Install HDP

Use the following instructions to install HDP on your cluster hardware. Ensure that you specify the virtual machine (configured in the previous section) as your NameNode.

Step 1: Download Hortonworks Management Console (HMC) using the instructions provided here (TODO: Add xlink to HDP1-HMC doc-set).

Do not start the HMC server until you have configured the relevant templates as outlined in the following steps.

Step 2: Add the configuration parameters for Full-Stack HA.

  1. Edit the<master-install-machine-for-HDP>/etc/puppet/master/modules/hdp-hadoop/templates/hdfs-site.xml.erb file to add the following properties:

    • Enable the HDFS client retry policy.

      <property>
       <name>dfs.client.retry.policy.enabled</name>
       <value>true</value>
       <description> Enables HDFS client retry in case of NameNode failure.</description>
      </property>
    • Configure protection for NameNode edit log.

      <property>
       <name>dfs.namenode.edits.toleration.length</name>
       <value>8192</value>
       <description> Prevents corruption of NameNode edit log.</description>
      </property>
    • Configure safe mode extension time.

      <property>
       <name>dfs.safemode.extension</name>
       <value>10</value>
       <description> The default value (30 seconds) is applicable for very large clusters. For small to large clusters (upto 200 nodes), recommended value is 10 seconds.</description>
      </property>
    • Ensure that the allocated DFS blocks persist across multiple fail overs.

      <property>
       <name>dfs.persist.blocks</name>
       <value>true</value>
       <description> Ensure that the allocated DFS blocks persist across   multiple fail overs.</description>
      </property>
    • Configure delay for first block report.

      <property>
       <name>dfs.blockreport.initialDelay</name>
       <value>10</value>
       <description> Delay (in seconds) for first block report. </description>
      </property>
  2. Edit the<master-install-machine-for-HDP>/etc/puppet/master/modules/hdp-hadoop/templates/mapred-site.xml.erb file to add the following properties:

    • Enable the JobTracker’s safe mode functionality.

      <property>
       <name>mapreduce.jt.hdfs.monitor.enable</name>
       <value>true</value>
       <description> Enable the JobTracker to go into safe mode when the NameNode is unresponsive.</description>
      </property>
    • Enable retry for JobTracker clients (when the JobTracker is in safe mode).

      <property>
       <name>mapreduce.jobclient.retry.policy.enabled</name>
       <value>true</value>
       <description> Enable the MapReduce job client to retry job submission when the JobTracker is in safe
          mode.</description>
      </property>
    • Enable recovery of JobTracker’s queue after it is restarted.

      <property>
       <name>mapred.jobtracker.restart.recover</name>
       <value>true</value>
       <description>  Enable the JobTracker to recover its queue after JobTracker is restarted.</description>
      </property>
  3. Edit the<master-install-machine-for-HDP>/etc/puppet/master/modules/hdp-hadoop/templates/core-site.xml.erb file to add the following properties:

    • Configure checkpoint interval so that the checkpoint is performed on an hourly basis.

      <property>
       <name>fs.checkpoint.period</name>
       <value>3600</value>
       <description> The number of seconds between two periodic check­points.</description>
      </property>

 

Step 3: Complete HDP installation.

  • Continue the HMC installation process using the instructions provided here. TODO add link here

  • Ensure that you also follow the instructions listed below:

    • Use the fully qualified domain name (FQDN) of the virtual machine for configuring the host names (see: TODO add link here Prepare the Environment - Create hostdetail.txt). Note that HMC might not identify the NameNode VM automatically and it is therefore important to note the FQDN (IP address and DNS name) of the NameNode VM.

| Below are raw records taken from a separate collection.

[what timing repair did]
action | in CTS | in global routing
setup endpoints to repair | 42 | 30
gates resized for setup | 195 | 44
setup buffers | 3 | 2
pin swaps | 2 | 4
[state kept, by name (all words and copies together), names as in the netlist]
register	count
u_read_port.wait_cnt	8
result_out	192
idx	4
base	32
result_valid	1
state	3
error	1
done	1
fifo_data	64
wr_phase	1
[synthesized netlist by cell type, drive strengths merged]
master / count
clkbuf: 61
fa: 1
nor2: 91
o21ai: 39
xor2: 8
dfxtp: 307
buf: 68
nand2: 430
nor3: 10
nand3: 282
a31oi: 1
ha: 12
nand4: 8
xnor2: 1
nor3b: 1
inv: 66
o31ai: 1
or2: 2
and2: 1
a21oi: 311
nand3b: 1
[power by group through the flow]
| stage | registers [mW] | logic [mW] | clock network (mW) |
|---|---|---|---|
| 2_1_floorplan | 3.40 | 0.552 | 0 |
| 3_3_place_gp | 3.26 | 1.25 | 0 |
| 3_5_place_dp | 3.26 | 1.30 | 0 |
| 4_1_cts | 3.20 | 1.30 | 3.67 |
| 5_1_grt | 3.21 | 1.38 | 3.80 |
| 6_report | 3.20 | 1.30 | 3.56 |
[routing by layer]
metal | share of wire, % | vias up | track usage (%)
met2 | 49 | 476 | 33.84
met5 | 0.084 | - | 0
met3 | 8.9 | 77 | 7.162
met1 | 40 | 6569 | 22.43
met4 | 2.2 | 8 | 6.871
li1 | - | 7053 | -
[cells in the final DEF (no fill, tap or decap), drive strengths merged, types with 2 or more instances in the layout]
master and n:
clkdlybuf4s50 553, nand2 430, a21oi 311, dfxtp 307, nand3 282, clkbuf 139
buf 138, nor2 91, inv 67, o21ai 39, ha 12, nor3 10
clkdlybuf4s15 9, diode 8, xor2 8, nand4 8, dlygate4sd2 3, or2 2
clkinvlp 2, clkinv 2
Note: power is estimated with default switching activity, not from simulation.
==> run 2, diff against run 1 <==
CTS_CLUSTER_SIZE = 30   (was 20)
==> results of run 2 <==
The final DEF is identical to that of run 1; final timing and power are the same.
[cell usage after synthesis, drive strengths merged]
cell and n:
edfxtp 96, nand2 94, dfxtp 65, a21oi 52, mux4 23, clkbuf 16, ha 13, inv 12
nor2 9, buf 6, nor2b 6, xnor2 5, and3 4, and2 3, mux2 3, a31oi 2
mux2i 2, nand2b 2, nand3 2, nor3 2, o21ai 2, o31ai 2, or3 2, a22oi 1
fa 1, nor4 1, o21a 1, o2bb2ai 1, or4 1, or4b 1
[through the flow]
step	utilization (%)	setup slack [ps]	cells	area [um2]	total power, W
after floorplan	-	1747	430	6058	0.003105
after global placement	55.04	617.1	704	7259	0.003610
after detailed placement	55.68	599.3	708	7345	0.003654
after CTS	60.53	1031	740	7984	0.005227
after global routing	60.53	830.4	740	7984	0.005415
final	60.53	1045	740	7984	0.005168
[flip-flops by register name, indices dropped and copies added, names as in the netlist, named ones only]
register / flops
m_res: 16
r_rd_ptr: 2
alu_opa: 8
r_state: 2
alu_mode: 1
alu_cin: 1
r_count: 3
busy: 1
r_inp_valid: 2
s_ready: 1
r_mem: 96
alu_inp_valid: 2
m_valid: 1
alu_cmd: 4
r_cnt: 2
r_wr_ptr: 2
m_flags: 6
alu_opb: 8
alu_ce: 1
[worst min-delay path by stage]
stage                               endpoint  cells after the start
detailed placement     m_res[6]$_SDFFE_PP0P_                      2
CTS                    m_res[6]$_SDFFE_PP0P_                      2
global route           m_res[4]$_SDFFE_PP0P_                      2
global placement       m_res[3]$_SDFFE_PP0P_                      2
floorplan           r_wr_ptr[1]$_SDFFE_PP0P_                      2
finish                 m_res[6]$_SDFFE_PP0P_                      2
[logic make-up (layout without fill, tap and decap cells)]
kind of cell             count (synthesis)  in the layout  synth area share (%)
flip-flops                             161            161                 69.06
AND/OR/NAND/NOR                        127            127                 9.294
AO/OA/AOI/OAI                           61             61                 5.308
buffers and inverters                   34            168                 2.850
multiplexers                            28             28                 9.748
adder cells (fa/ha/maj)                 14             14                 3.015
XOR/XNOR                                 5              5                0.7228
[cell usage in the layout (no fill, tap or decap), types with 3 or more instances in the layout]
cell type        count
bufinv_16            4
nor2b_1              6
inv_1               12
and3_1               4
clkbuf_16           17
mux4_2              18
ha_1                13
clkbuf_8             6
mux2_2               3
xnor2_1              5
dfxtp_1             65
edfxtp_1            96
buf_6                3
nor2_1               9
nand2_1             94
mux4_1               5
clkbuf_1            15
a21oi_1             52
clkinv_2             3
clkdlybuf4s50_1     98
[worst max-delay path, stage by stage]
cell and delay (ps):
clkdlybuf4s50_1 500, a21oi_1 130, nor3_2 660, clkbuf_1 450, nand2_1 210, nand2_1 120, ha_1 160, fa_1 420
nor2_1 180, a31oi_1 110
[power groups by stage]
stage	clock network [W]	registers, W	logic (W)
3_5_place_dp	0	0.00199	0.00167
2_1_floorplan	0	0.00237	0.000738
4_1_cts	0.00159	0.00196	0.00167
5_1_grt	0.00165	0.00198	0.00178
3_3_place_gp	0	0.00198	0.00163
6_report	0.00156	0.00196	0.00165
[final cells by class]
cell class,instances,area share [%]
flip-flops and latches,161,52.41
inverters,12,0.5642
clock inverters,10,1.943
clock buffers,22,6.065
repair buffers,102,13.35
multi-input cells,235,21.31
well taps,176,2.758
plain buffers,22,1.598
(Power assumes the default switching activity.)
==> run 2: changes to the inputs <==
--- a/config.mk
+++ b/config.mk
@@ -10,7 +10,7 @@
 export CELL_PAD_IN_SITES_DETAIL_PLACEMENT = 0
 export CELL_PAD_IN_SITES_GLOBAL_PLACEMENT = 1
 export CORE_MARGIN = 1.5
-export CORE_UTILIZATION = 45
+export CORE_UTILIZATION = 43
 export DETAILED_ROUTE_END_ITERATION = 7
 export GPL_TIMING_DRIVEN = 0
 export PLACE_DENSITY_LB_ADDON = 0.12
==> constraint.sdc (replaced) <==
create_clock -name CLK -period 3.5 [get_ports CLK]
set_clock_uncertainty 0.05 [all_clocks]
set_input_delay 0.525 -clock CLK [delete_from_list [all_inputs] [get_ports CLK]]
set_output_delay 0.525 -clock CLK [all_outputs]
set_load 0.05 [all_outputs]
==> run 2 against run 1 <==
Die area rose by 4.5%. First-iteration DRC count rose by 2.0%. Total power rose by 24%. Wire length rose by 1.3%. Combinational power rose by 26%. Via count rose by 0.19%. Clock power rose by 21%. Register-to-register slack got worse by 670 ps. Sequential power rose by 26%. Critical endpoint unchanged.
===== src/rtl/conv3x3_window_feeder.sv =====
// Raster-order pixel stream in, packed 3x3 valid-convolution windows out.
// Define STRIDE2_EN for stride-2 window emission (default is stride 1).
module conv3x3_window_feeder
  import conv3x3_pkg::*;
#(
  parameter int IMG_W = 8,
  parameter int IMG_H = 8
) (
  input  logic             clk,
  input  logic             rst,
  input  logic             start,
  input  logic [PIX_W-1:0] pix_in,
  input  logic             pix_valid,
  output logic             pix_ready,
  output logic [WIN_W-1:0] win_out,
  output logic             win_valid,
  input  logic             win_ready,
  output logic             busy,
  output logic             frame_done
);

  localparam int MAXD = (IMG_W > IMG_H) ? IMG_W : IMG_H;
  localparam int CW   = $clog2(MAXD);
  localparam int LAW  = $clog2(IMG_W);

  state_t           state, state_nx;
  logic [CW-1:0]    row, col;
  tap_t             taps    [3][3];
  tap_t             taps_nx [3][3];
  logic [PIX_W-1:0] lb0_q, lb1_q;
  logic             accept, emit, col_last, row_last;

  assign pix_ready = (state == RUN) && (!win_valid || win_ready);
  assign accept    = pix_valid && pix_ready;
  assign busy      = (state != IDLE);
  assign col_last  = (col == CW'(IMG_W-1));
  assign row_last  = (row == CW'(IMG_H-1));

`ifdef STRIDE2_EN
  assign emit = accept && (row >= CW'(2)) && (col >= CW'(2)) && !row[0] && !col[0];
`else
  assign emit = accept && (row >= CW'(2)) && (col >= CW'(2));
`endif

  // lb0 holds row y-2, lb1 holds row y-1; on accept each row ages by one.
  window_line_buffer #(.DEPTH(IMG_W), .AW(LAW)) u_lb0 (
    .clk  (clk),
    .we   (accept),
    .addr (col[LAW-1:0]),
    .din  (lb1_q),
    .dout (lb0_q)
  );

  window_line_buffer #(.DEPTH(IMG_W), .AW(LAW)) u_lb1 (
    .clk  (clk),
    .we   (accept),
    .addr (col[LAW-1:0]),
    .din  (pix_in),
    .dout (lb1_q)
  );

  always_comb begin
    taps_nx = taps;
    for (int unsigned r = 0; r < 3; r++) begin
      taps_nx[r][0] = taps[r][1];
      taps_nx[r][1] = taps[r][2];
    end
    taps_nx[0][2] = lb0_q;
    taps_nx[1][2] = lb1_q;
    taps_nx[2][2] = pix_in;
  end

  always_comb begin
    state_nx   = state;
    frame_done = 1'b0;
    case (state)
      IDLE:  if (start) state_nx = RUN;
      RUN:   if (accept && col_last && row_last) state_nx = DRAIN;
      DRAIN: begin
        if (!win_valid || win_ready) begin
          state_nx   = IDLE;
          frame_done = 1'b1;
        end
      end
      default: state_nx = IDLE;
    endcase
  end

  always_ff @(posedge clk) begin
    if (rst) state <= IDLE;
    else     state <= state_nx;
  end

  always_ff @(posedge clk) begin
    if (rst) begin
      row       <= '0;
      col       <= '0;
      win_valid <= 1'b0;
      win_out   <= '0;
    end else begin
      if (state == IDLE && start) begin
        row <= '0;
        col <= '0;
      end else if (accept) begin
        if (col_last) begin
          col <= '0;
          row <= row + 1'b1;
        end else begin
          col <= col + 1'b1;
        end
      end
      // Overwriting a window being consumed this cycle is the back-to-back case.
      if (emit) begin
        win_valid <= 1'b1;
        win_out   <= pack_window(taps_nx);
      end else if (win_ready) begin
        win_valid <= 1'b0;
      end
    end
  end

  always_ff @(posedge clk) begin
    if (accept) taps <= taps_nx;
  end

endmodule
## config.mk

```make
export PLATFORM = sky130hd
export DESIGN_NAME = serpent_round_sched
export DESIGN_NICKNAME = d
export VERILOG_FILES = /design/src/rtl/serpent_pkg.sv /design/src/rtl/serpent_lt.sv /design/src/rtl/serpent_sbox_layer.sv /design/src/rtl/serpent_round_sched.sv
export SDC_FILE = /design/constraint.sdc
export NUM_CORES = 2
export LEC_CHECK = 0
export BUFFER_PORTS_ARGS = -buffer_cell sky130_fd_sc_hd__buf_2
export CORE_ASPECT_RATIO = 1.25
export CORE_UTILIZATION = 30
export CTS_BUF_LIST = sky130_fd_sc_hd__clkbuf_8
export CTS_CLUSTER_SIZE = 10
export DETAILED_ROUTE_END_ITERATION = 8
export HOLD_SLACK_MARGIN = 0.08
export PLACE_DENSITY = 0.54
export SYNTH_ARGS = -nofsm -noshare
export SYNTH_HDL_FRONTEND = slang
export SYNTH_SLANG_ARGS = --single-unit
```

## constraint.sdc

```tcl
create_clock -name i_clk -period 4.35 [get_ports i_clk]
set_input_delay 1.0875 -clock i_clk [delete_from_list [all_inputs] [get_ports i_clk]]
set_output_delay 1.0875 -clock i_clk [all_outputs]
set_load 0.01 [all_outputs]
```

    • Specify shared storage for the NameNode’s directories (see: HMC - Step 6). TODO add link here

    • Do not use the NameNode VM for running any other master daemon.

  • Complete the HMC installation. Ensure that the installation was successful.

    [Note]Note

    To modify the parameters in the template files after you have installed HDP, ensure that you follow the instructions listed below:

    • Change the template files as required.

    • Stop and start the respective service through the HMC console GUI.

      For example, stop and restart the MapReduce service if the mapreduce-site.xml.erb file is modified. Stop and restart HDFS service if either the core-site.xml.erb or the hdfs-site.xml.erb file is modified.